Advertising linked to increase in pharmacy sales; emergency room visits for commercially insured
THURSDAY, April 23, 2015 (HealthDay News) — Direct-to-consumer advertising (DTCA) of asthma medications is associated with increased emergency department utilization among commercially insured patients, according to a study published online April 16 in the American Journal of Respiratory and Critical Care Medicine.
Matthew Daubresse, M.H.S., from the Johns Hopkins School of Public Health in Baltimore, and colleagues quantified the correlation between asthma-related DTCA, pharmacy sales, and health care utilization. Linked data from Nielsen (DTCA television ratings), the IMS Health National Prescription Audit, and MarketScan Commercial Claims were assessed for 75 designated market areas in the United States. Four U.S. Food and Drug Administration-approved asthma medications were advertised during the study period.

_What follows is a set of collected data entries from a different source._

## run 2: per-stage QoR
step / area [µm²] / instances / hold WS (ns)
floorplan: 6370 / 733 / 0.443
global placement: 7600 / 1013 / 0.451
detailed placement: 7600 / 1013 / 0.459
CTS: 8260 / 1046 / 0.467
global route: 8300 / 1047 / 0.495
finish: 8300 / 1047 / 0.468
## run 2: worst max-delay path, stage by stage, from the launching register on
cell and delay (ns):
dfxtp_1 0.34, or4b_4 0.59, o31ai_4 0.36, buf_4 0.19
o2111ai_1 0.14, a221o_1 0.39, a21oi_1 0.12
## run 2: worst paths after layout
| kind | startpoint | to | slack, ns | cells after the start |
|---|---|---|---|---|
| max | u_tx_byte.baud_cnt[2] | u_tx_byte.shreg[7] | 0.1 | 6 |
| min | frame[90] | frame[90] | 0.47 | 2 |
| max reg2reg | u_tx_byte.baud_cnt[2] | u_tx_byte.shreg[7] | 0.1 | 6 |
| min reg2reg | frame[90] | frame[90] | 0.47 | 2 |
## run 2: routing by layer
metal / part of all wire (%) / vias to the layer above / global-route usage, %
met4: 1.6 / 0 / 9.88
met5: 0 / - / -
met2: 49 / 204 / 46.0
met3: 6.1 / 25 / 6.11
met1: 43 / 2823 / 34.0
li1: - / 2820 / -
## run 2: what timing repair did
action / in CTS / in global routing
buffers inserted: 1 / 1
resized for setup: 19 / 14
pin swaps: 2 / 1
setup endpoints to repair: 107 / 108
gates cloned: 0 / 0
$ cat src/rtl/issue_scoreboard.sv
`default_nettype none
// ============================================================================
//  Module   : issue_scoreboard
//  Purpose  : Register scoreboard and pipeline-occupancy controller for the
//             in-order issue stage. Tracks registers with a write in flight,
//             unresolved control transfers and the number of issued-but-not-
//             retired instructions. Raises a stall when either bound is hit.
//  Ports    :
//    clk, rst_n            clock (rising edge), asynchronous active-low reset
//    issue_fire/rd/wb/jmp  issue event from the decoder
//    wb0_valid/rd          ALU writeback port
//    wb1_valid/rd          memory writeback port
//    jmp_resolve           one jump/branch resolved this cycle
//    retire                one instruction left the pipeline this cycle
//    flush                 synchronous pipeline flush
//    busy_reg              per-register write-pending bits (bit 0 always 0)
//    jmp_op_in_pipeline    at least one unresolved jump
//    issue_stall           in-flight or jump bound reached
//    inflight              current in-flight instruction count
//    err                   sticky protocol-violation flag
//  Revision : 1.0  initial release
// ============================================================================
module issue_scoreboard #(
    parameter int MAX_INFLIGHT = 4,   // 1..15
    parameter int MAX_JMP      = 1    // 1..3
) (
    input  logic        clk,
    input  logic        rst_n,
    input  logic        issue_fire,
    input  logic [4:0]  issue_rd,
    input  logic        issue_wb,
    input  logic        issue_jmp,
    input  logic        wb0_valid,
    input  logic [4:0]  wb0_rd,
    input  logic        wb1_valid,
    input  logic [4:0]  wb1_rd,
    input  logic        jmp_resolve,
    input  logic        retire,
    input  logic        flush,
    output logic [31:0] busy_reg,
    output logic        jmp_op_in_pipeline,
    output logic        issue_stall,
    output logic [3:0]  inflight,
    output logic        err
);

    localparam logic [3:0] c_MAX_INFLIGHT = 4'(MAX_INFLIGHT);
    localparam logic [1:0] c_MAX_JMP      = 2'(MAX_JMP);

    // ------------------------------------------------------------------------
    // State
    // ------------------------------------------------------------------------
    logic [31:0] r_busy;
    logic [1:0]  r_jcnt;
    logic [3:0]  r_inflight;
    logic        r_err;

    // ------------------------------------------------------------------------
    // Combinational next-state terms
    // ------------------------------------------------------------------------
    logic        w_stall;
    logic        w_accept;
    logic        w_jmp_inc;
    logic [31:0] w_set_mask;
    logic [31:0] w_wb0_mask;
    logic [31:0] w_wb1_mask;
    logic [31:0] w_clr_mask;
    logic [31:0] w_busy_next;
    logic        w_wb0_stray;
    logic        w_wb1_stray;
    logic        w_wb_dup;
    logic        w_jmp_underflow;
    logic        w_ret_underflow;
    logic        w_issue_blocked;
    logic        w_err_evt;
    logic [1:0]  w_jcnt_next;
    logic [3:0]  w_inflight_next;

    assign w_stall   = (r_inflight == c_MAX_INFLIGHT) || (r_jcnt == c_MAX_JMP);
    assign w_accept  = issue_fire && !w_stall;
    assign w_jmp_inc = w_accept && issue_jmp;

    // Register 0 is hard-wired: never set, writebacks to it are dropped.
    always_comb begin
        w_set_mask = '0;
        w_wb0_mask = '0;
        w_wb1_mask = '0;
        if (w_accept && issue_wb && (issue_rd != 5'd0)) begin
            w_set_mask[issue_rd] = 1'b1;
        end
        if (wb0_valid && (wb0_rd != 5'd0)) begin
            w_wb0_mask[wb0_rd] = 1'b1;
        end
        if (wb1_valid && (wb1_rd != 5'd0)) begin
            w_wb1_mask[wb1_rd] = 1'b1;
        end
    end

    assign w_clr_mask = w_wb0_mask | w_wb1_mask;

    // A same-cycle issue to a register being written back is the new
    // producer, so the set is applied after the clear.
    assign w_busy_next = ((r_busy & ~w_clr_mask) | w_set_mask) & ~32'h1;

    // Writeback to a register nobody is (or is about to be) producing.
    assign w_wb0_stray = |(w_wb0_mask & ~(r_busy | w_set_mask));
    assign w_wb1_stray = |(w_wb1_mask & ~(r_busy | w_set_mask));

    // Both ports naming the same live register: one clear, but a violation.
    assign w_wb_dup = wb0_valid && wb1_valid && (wb0_rd == wb1_rd) && (wb0_rd != 5'd0);

    assign w_jmp_underflow = jmp_resolve && !w_jmp_inc && (r_jcnt == 2'd0);
    assign w_ret_underflow = retire && !w_accept && (r_inflight == 4'd0);
    assign w_issue_blocked = issue_fire && w_stall;

    assign w_err_evt = w_wb0_stray | w_wb1_stray | w_wb_dup |
                       w_jmp_underflow | w_ret_underflow | w_issue_blocked;

    always_comb begin
        w_jcnt_next = r_jcnt;
        if (w_jmp_inc && !jmp_resolve) begin
            if (r_jcnt != c_MAX_JMP) begin
                w_jcnt_next = r_jcnt + 2'd1;
            end
        end else if (!w_jmp_inc && jmp_resolve) begin
            if (r_jcnt != 2'd0) begin
                w_jcnt_next = r_jcnt - 2'd1;
            end
        end
    end

    always_comb begin
        w_inflight_next = r_inflight;
        if (w_accept && !retire) begin
            if (r_inflight != c_MAX_INFLIGHT) begin
                w_inflight_next = r_inflight + 4'd1;
            end
        end else if (!w_accept && retire) begin
            if (r_inflight != 4'd0) begin
                w_inflight_next = r_inflight - 4'd1;
            end
        end
    end

    // ------------------------------------------------------------------------
    // Registers. Flush discards all other events of its cycle, err included.
    // ------------------------------------------------------------------------
    always_ff @(posedge clk or negedge rst_n) begin
        if (!rst_n) begin
            r_busy     <= '0;
            r_jcnt     <= '0;
            r_inflight <= '0;
            r_err      <= 1'b0;
        end else if (flush) begin
            r_busy     <= '0;
            r_jcnt     <= '0;
            r_inflight <= '0;
        end else begin
            r_busy     <= w_busy_next;
            r_jcnt     <= w_jcnt_next;
            r_inflight <= w_inflight_next;
            r_err      <= r_err | w_err_evt;
        end
    end

    assign busy_reg           = r_busy;
    assign jmp_op_in_pipeline = (r_jcnt != 2'd0);
    assign issue_stall        = w_stall;
    assign inflight           = r_inflight;
    assign err                = r_err;

endmodule
`default_nettype wire
--- src/rtl/pmu_pkg.sv ---
`default_nettype none
// ----------------------------------------------------------------------------
// pmu_pkg : shared state encoding and sizing helpers for the PMU sequencer
// Revision 1.0
// ----------------------------------------------------------------------------
package pmu_pkg;

  typedef enum logic [2:0] {
    ST_OFF        = 3'd0,
    ST_UP_SETTLE  = 3'd1,
    ST_UP_WAIT_PG = 3'd2,
    ST_ON         = 3'd3,
    ST_DOWN       = 3'd4,
    ST_FAULT      = 3'd5
  } pmu_state_t;

  localparam int FAULT_CH_W_MIN = 1;

  // Channel-index width; a single-bit index is kept even for tiny banks.
  function automatic int fault_ch_width(input int n_ch);
    return (n_ch > 2) ? $clog2(n_ch) : FAULT_CH_W_MIN;
  endfunction

endpackage
`default_nettype wire

--- src/rtl/pmu_sync.sv ---
`default_nettype none
// ----------------------------------------------------------------------------
// pmu_sync : multi-bit, multi-stage flop synchronizer with async active-low reset
// Revision 1.0
// ----------------------------------------------------------------------------
module pmu_sync #(
  parameter int WIDTH  = 1,
  parameter int STAGES = 2
) (
  input  logic             clk,
  input  logic             rst_n,
  input  logic [WIDTH-1:0] d,
  output logic [WIDTH-1:0] q
);

  logic [WIDTH-1:0] r_stage [STAGES];

  always_ff @(posedge clk or negedge rst_n) begin
    if (!rst_n) r_stage[0] <= '0;
    else        r_stage[0] <= d;
  end

  generate
    for (genvar g = 1; g < STAGES; g++) begin : g_stage
      always_ff @(posedge clk or negedge rst_n) begin
        if (!rst_n) r_stage[g] <= '0;
        else        r_stage[g] <= r_stage[g-1];
      end
    end
  endgenerate

  assign q = r_stage[STAGES-1];

endmodule
`default_nettype wire

--- src/rtl/pmu_sequencer.sv ---
`default_nettype none
// ----------------------------------------------------------------------------
// pmu_sequencer : ordered regulator enable/disable sequencer with power-good fault
// Revision 1.0
// ----------------------------------------------------------------------------
module pmu_sequencer
  import pmu_pkg::*;
#(
  parameter int N_CH        = 4,
  parameter int CNT_W       = 16,
  parameter int SYNC_STAGES = 2
) (
  input  logic                     clk,
  input  logic                     rst_n,
  input  logic                     pwr_req,
  input  logic [CNT_W-1:0]         settle_cycles,
  input  logic [CNT_W-1:0]         timeout_cycles,
  input  logic [N_CH-1:0]          pg_i,
  input  logic                     clr_fault,
  output logic [N_CH-1:0]          en_o,
  output logic                     busy,
  output logic                     ready,
  output logic                     fault,
  output logic [$clog2(N_CH)-1:0]  fault_ch
);

  localparam int IDX_W = fault_ch_width(N_CH);
  localparam logic [IDX_W-1:0] c_last_idx = IDX_W'(N_CH - 1);
  localparam logic [N_CH-1:0]  c_one      = N_CH'(1);

  pmu_state_t       r_state;
  logic [IDX_W-1:0] r_idx;
  logic [CNT_W-1:0] r_cnt;
  logic [N_CH-1:0]  r_en;
  logic             r_fault;
  logic [IDX_W-1:0] r_fault_ch;

  logic [N_CH-1:0]  w_pg_s;
  logic [CNT_W-1:0] w_settle_last;
  logic [IDX_W-1:0] w_idx_inc;
  logic [IDX_W-1:0] w_idx_dec;
  logic             w_pg_bad;
  logic [IDX_W-1:0] w_bad_idx;

  pmu_sync #(
    .WIDTH  (N_CH),
    .STAGES (SYNC_STAGES)
  ) u_pg_sync (
    .clk   (clk),
    .rst_n (rst_n),
    .d     (pg_i),
    .q     (w_pg_s)
  );

  // A zero settle time is treated as a single cycle.
  assign w_settle_last = (settle_cycles == '0) ? '0 : settle_cycles - CNT_W'(1);
  assign w_idx_inc     = r_idx + IDX_W'(1);
  assign w_idx_dec     = r_idx - IDX_W'(1);

  always_comb begin
    w_pg_bad  = 1'b0;
    w_bad_idx = '0;
    for (int i = N_CH - 1; i >= 0; i--) begin
      if (!w_pg_s[i]) begin
        w_pg_bad  = 1'b1;
        w_bad_idx = IDX_W'(i);
      end
    end
  end

  always_ff @(posedge clk or negedge rst_n) begin
    if (!rst_n) begin
      r_state    <= ST_OFF;
      r_idx      <= '0;
      r_cnt      <= '0;
      r_en       <= '0;
      r_fault    <= 1'b0;
      r_fault_ch <= '0;
    end else begin
      case (r_state)
        ST_OFF: begin
          r_en <= '0;
          if (pwr_req) begin
            r_en    <= c_one;
            r_idx   <= '0;
            r_cnt   <= '0;
            r_state <= ST_UP_SETTLE;
          end
        end

        ST_UP_SETTLE: begin
          if (!pwr_req) begin
            r_en    <= r_en & ~(c_one << r_idx);
            r_cnt   <= '0;
            r_state <= ST_DOWN;
          end else if (r_cnt >= w_settle_last) begin
            r_cnt   <= '0;
            r_state <= ST_UP_WAIT_PG;
          end else begin
            r_cnt <= r_cnt + CNT_W'(1);
          end
        end

        // Request drop outranks both success and timeout; success outranks timeout.
        ST_UP_WAIT_PG: begin
          if (!pwr_req) begin
            r_en    <= r_en & ~(c_one << r_idx);
            r_cnt   <= '0;
            r_state <= ST_DOWN;
          end else if (w_pg_s[r_idx]) begin
            if (r_idx == c_last_idx) begin
              r_state <= ST_ON;
            end else begin
              r_idx   <= w_idx_inc;
              r_en    <= r_en | (c_one << w_idx_inc);
              r_cnt   <= '0;
              r_state <= ST_UP_SETTLE;
            end
          end else if (r_cnt >= timeout_cycles) begin
            r_en       <= '0;
            r_fault    <= 1'b1;
            r_fault_ch <= r_idx;
            r_state    <= ST_FAULT;
          end else begin
            r_cnt <= r_cnt + CNT_W'(1);
          end
        end

        ST_ON: begin
          if (w_pg_bad) begin
            r_en       <= '0;
            r_fault    <= 1'b1;
            r_fault_ch <= w_bad_idx;
            r_state    <= ST_FAULT;
          end else if (!pwr_req) begin
            r_idx   <= c_last_idx;
            r_en    <= r_en & ~(c_one << c_last_idx);
            r_cnt   <= '0;
            r_state <= ST_DOWN;
          end
        end

        ST_DOWN: begin
          if (r_cnt >= w_settle_last) begin
            r_cnt <= '0;
            if (r_idx == '0) begin
              r_state <= ST_OFF;
            end else begin
              r_idx <= w_idx_dec;
              r_en  <= r_en & ~(c_one << w_idx_dec);
            end
          end else begin
            r_cnt <= r_cnt + CNT_W'(1);
          end
        end

        ST_FAULT: begin
          r_en <= '0;
          if (clr_fault && !pwr_req) begin
            r_fault <= 1'b0;
            r_state <= ST_OFF;
          end
        end

        default: begin
          r_en    <= '0;
          r_state <= ST_OFF;
        end
      endcase
    end
  end

  assign en_o     = r_en;
  assign busy     = (r_state == ST_UP_SETTLE) || (r_state == ST_UP_WAIT_PG) || (r_state == ST_DOWN);
  assign ready    = (r_state == ST_ON);
  assign fault    = r_fault;
  assign fault_ch = r_fault_ch;

endmodule
`default_nettype wire

--- config.mk ---
export PLATFORM = sky130hd
export DESIGN_NAME = pmu_sequencer
export DESIGN_NICKNAME = d
export VERILOG_FILES = /design/src/rtl/pmu_pkg.sv /design/src/rtl/pmu_sync.sv /design/src/rtl/pmu_sequencer.sv
export SDC_FILE = /design/constraint.sdc
export NUM_CORES = 1
export LEC_CHECK = 0
export CAP_MARGIN = 10
export CORE_UTILIZATION = 50
export DETAILED_ROUTE_END_ITERATION = 7
export GPL_TIMING_DRIVEN = 1
export HOLD_SLACK_MARGIN = 0.12
export PLACE_DENSITY = 0.87
export REMOVE_ABC_BUFFERS = 1
export SLEW_MARGIN = 0
export SYNTH_ARGS = -nofsm -noshare
export SYNTH_HDL_FRONTEND = slang
export SYNTH_SLANG_ARGS = --single-unit
--- constraint.sdc ---
create_clock -name clk -period 2.55 [get_ports clk]
set_input_delay 0.765 -clock clk [delete_from_list [all_inputs] [get_ports clk]]
set_output_delay 0.765 -clock clk [all_outputs]
set_load 0.005 [all_outputs]
==> summary.txt, run 1 <==
============================================================================================
Layout Cell Area excl Fill ....................................................     5010 µm²
Min-Delay Path Depth ..........................................................            0
Post-synth cell types .........................................................           57
Final critical delay including setup and external delays ......................      3.97 ns
Setup Crit Path Kind .......................................................... input port to register
Number of I/O pins ............................................................           49
Floorplan die width ...........................................................      81.9 µm
IO buf count ..................................................................           48
Cell Area, Synth ..............................................................     3190 µm²
Chain of cells forming the critical path ...................................... buf_4 -> inv_4 -> ha_4 -> nand2b_4 -> or4_4 -> nor3b_4 -> buf_4 -> xor2_1 -> nand2_1 -> ha_1 -> nand2_2 -> nor4_4 -> o311ai_4 -> nand3_2 -> buf_6 -> buf_6 -> o2111a_1 -> o221ai_1 -> o2bb2ai_1
Global-route wire length before repair ........................................      16.7 mm
Post-Synthesis Cells ..........................................................          396
Global placer's final weighted congestion .....................................        0.974
Startpoint type of the worst setup path .......................................   input port
Crit path max-delay cell type .................................................        or4_4
Worst-case clock buffer depth .................................................            2
Worst Slack Setup Final .......................................................     -1.42 ns
Sequential cell area ..........................................................      902 µm²
Result of the run ............................................................. finished, violations left
Number of placed instances, taps included .....................................          566
Final period utilization ......................................................         1.56
CTS root buf ..................................................................     clkbuf_8
Maximum number of pins on one net before global-route repair ..................           37
Total power draw ..............................................................    0.00316 W
Via count .....................................................................         3873
Max_slew headroom .............................................................        0.605
Finish-stage setup viols ......................................................           24
Clock-pin slew of the registers on the worst-case setup and hold paths ........      0.08 ns
Post-synthesis area per instance ..............................................     8.07 µm²
Critical Path Sink Type .......................................................     register
Sum of net half-perimeters after detailed placement ...........................      6.52 mm
Clk sink count ................................................................           36
Number of antenna diodes ......................................................            0
Synth Register Bits ...........................................................           36
Maximum cell stage delay along the critical path ..............................      0.55 ns
Share of the synthesized netlist area taken by xor and xnor gates .............       0.0384
Multi-input combinational cell area ...........................................     2620 µm²
Routed WL per cell ............................................................      21.3 µm
Measured slew at the worst slew-check pin .....................................     0.589 ns
Die Outline Area ..............................................................     6710 µm²
Total Wirelength ..............................................................      12.8 mm
Site Rows .....................................................................           28
ANT nets after route ..........................................................            0
Remaining global-route overflow ...............................................            0
Post-CTS Hold Fix Bufs ........................................................            0
Initial antenna violation count ...............................................            0
Highest metal layer with signal wires .........................................         met4
Latest clock arrival within the worst-skew pair ...............................      0.30 ns
Routed via count divided by cell count ........................................         6.47
Clock tree from TritonCTS .....................................................         done
Inserted Clock Buffers ........................................................            5
DP Area .......................................................................     4150 µm²
Die boundary height ...........................................................      81.9 µm
Total of fill cells in the finished design ....................................          326
Final hold vios ...............................................................            0
Worst-case clock skew .........................................................   0.00918 ns
Worst-case hold slack .........................................................     0.351 ns
Number of levels in the clock H-tree ..........................................            2
Area Growth Syn to Fin ........................................................        57.0%
Critical path data arrival time ...............................................      4.16 ns
# DRC .........................................................................            0
Basic-gate share of the synthesized area counting and, or, nand and nor cells .        0.286
Total power divided by cell area ..............................................   630 nW/µm²
Peak clock frequency supported by timing ......................................    0.252 GHz
Biggest fanout along the worst timing path ....................................            5
Adder-cell share of the synthesized area ......................................        0.153
Leakage power summed over all cells ...........................................      2.37 nW
Fraction of final layout cells with drive strength greater than 1 .............        0.351
Filler-free cell count of the finished design .................................          599
Number of max-capacitance violations reported .................................            0
Synth Flop Type ...............................................................      dfrtp_1
Final count of pins violating max slew ........................................            0
Starting utilization of the core area .........................................        0.530
Number of synthesized flops with an enable pin ................................            0
Max rail drop VDD .............................................................   0.000640 V
Iteration-0 DRC Markers .......................................................          389
Met2 wire length ..............................................................      6.43 mm
Synth warn ....................................................................            0
Worst reg2reg path depth ......................................................           11
CP Data Required Time .........................................................      2.74 ns
Number of global-route vias before repair .....................................         3653
Fraction of the mapped netlist area in compound gates .........................        0.179
Class of the worst hold path .................................................. register to register
Overall fraction of global-route tracks in use ................................        0.336
Final-stage net count .........................................................          602
First drt pass iteration count ................................................            5
Core Area .....................................................................     6030 µm²
Proportion of synthesized chip area in sequential cells .......................        0.282
RSZ-0062 raised after global routing ..........................................          yes
Violated checks ............................................................... negative setup slack
M1 wire length ................................................................      4.41 mm
Largest family of logic cells by synthesized area ............................. simple AND/OR/NAND/NOR gates
Async set-reset flop share out of synthesis ...................................         1.00
Multiplexer share of the synthesized area .....................................       0.0172
Total met3 wirelength after detailed routing ..................................      1.02 mm
============================================================================================
==> cells in the mapped netlist (3+ instances only) <==
cell type   n  area [µm²]
dfrtp_1    36         901
or2_2       4        25.0
a22oi_1     3        22.5
a31oi_1     7        43.8
a21oi_1    25         125
ha_1       39         488
nand4_1     7        43.8
nand2_1    61         229
o211ai_1    3        22.5
o21ai_0    16        80.1
nor3_1      8        40.0
inv_1      24        90.1
xnor2_1     6        52.6
o311ai_0    3        26.3
clkbuf_1    7        26.3
buf_2       3        15.0
nor2_1     23        86.3
or3_1      12        75.1
xor2_1      8        70.1
nand2b_1    5        31.3
nor2b_1    13        81.3
nand3_1    32         160
and2_1      4        25.0
o21bai_1    5        37.5
==> stage by stage <==
stage | setup TNS (ns) | worst slack (ns) | utilization
floorplan | -30.59 | -1.38 | -
global placement | -42.57 | -1.84 | 0.689
detailed placement | -46.85 | -2.01 | 0.689
CTS | -26.49 | -1.20 | 0.768
global route | -33.10 | -1.50 | 0.832
finish | -31.09 | -1.42 | 0.832
==> power by group <==
group | internal [W] | switching (W)
combinational | 0.000888 | 0.000985
clock | 0.000289 | 0.000225
sequential | 0.000655 | 0.000115
==> critical path: cells and delay by family <==
family / cells / cell delay, ns
xor gates and xnor gates: 1 / 0.14
buffers and inverters: 5 / 0.60
AOI/OAI and AO/OA: 4 / 0.70
adders and majority gates: 2 / 0.41
and+or+nand+nor: 7 / 1.53
==> cells in the final DEF, fill, tap and decap left out, types with 8 or more instances in the layout <==
cell type / instances
buf_4: 69
nand2_1: 57
dfrtp_1: 35
nand3_1: 29
ha_1: 26
clkdlybuf4s50_1: 23
nor2_1: 22
a21oi_1: 19
buf_6: 16
ha_4: 13
inv_2: 12
nor2b_1: 12
inv_1: 10
dlymetal6s2s_1: 10
or3_1: 9
xor2_1: 8
o21ai_0: 8
==> path summary, 6_finish.rpt <==
path,startpoint,endpoint,slack (ns)
max,settle_cycles[1],en_o[0]$_DFFE_PN0P_,-1.42
min,u_pg_sync.r_stage[7]$_DFF_PN0_,u_pg_sync.q[3]$_DFF_PN0_,0.35
max reg2reg,r_cnt[1]$_DFFE_PN0P_,r_cnt[10]$_DFFE_PN0P_,-0.23
min reg2reg,u_pg_sync.r_stage[7]$_DFF_PN0_,u_pg_sync.q[3]$_DFF_PN0_,0.35
max in group asynchronous,rst_n,r_cnt[10]$_DFFE_PN0P_,1.31
min in group asynchronous,rst_n,en_o[0]$_DFFE_PN0P_,0.88
==> routing by layer <==
layer  GRT usage  up-vias
li1            -     1675
met1       0.323     1824
met2       0.637      286
met3      0.0533       88
met4       0.246        0
met5           0        -
==> cell families (layout without fill, tap and decap cells) <==
family,after synthesis,in the layout
compound gates,86,86
xor+xnor,14,14
fa+ha+maj,39,39
buf+inv,35,163
flops,36,36
mux,4,4
simple gates,182,182
==> area by class of cell <==
class,instances,share of cell area
multi-input cells,325,0.523
clock inverters,3,0.00848
inverters,24,0.0190
well taps,75,0.0187
flip-flops and latches,36,0.180
clock buffers,5,0.0137
repair buffers,131,0.238
==> flip-flops by register name (all words and copies together), names as in the netlist <==
name / cells
r_idx: 2
en_o: 4
r_cnt: 16
fault_ch: 2
r_state: 3
u_pg_sync.q: 4
u_pg_sync.r_stage: 4
fault: 1
==> repair_timing <==
| action | in CTS | in global routing |
|---|---|---|
| resized for setup | 96 | 75 |
| gates cloned | 0 | 0 |
| buffers inserted | 15 | 13 |
| pin swaps | 52 | 42 |
| setup endpoints to repair | 30 | 30 |
Note: power is estimated with default switching activity, not from simulation.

The researchers found that from 2005 to 2009, each additional televised advertisement correlated with a 2 percent higher pharmacy sales rate (incident rate ratio, 1.02; 95 percent confidence interval, 1.01 to 1.03); this effect varied across the three consistently advertised therapies. DTCA was positively and significantly correlated with asthma-related emergency department visits among the commercially insured (incident rate ratio, 1.02; 95 percent confidence interval, 1.01 to 1.04). No correlations were seen with hospitalizations or outpatient encounters.
“Among this population, DTCA was associated with higher prescription sales and as well as asthma-related emergency department utilization,” the authors write.
One author was employed by Truven Health Analytics.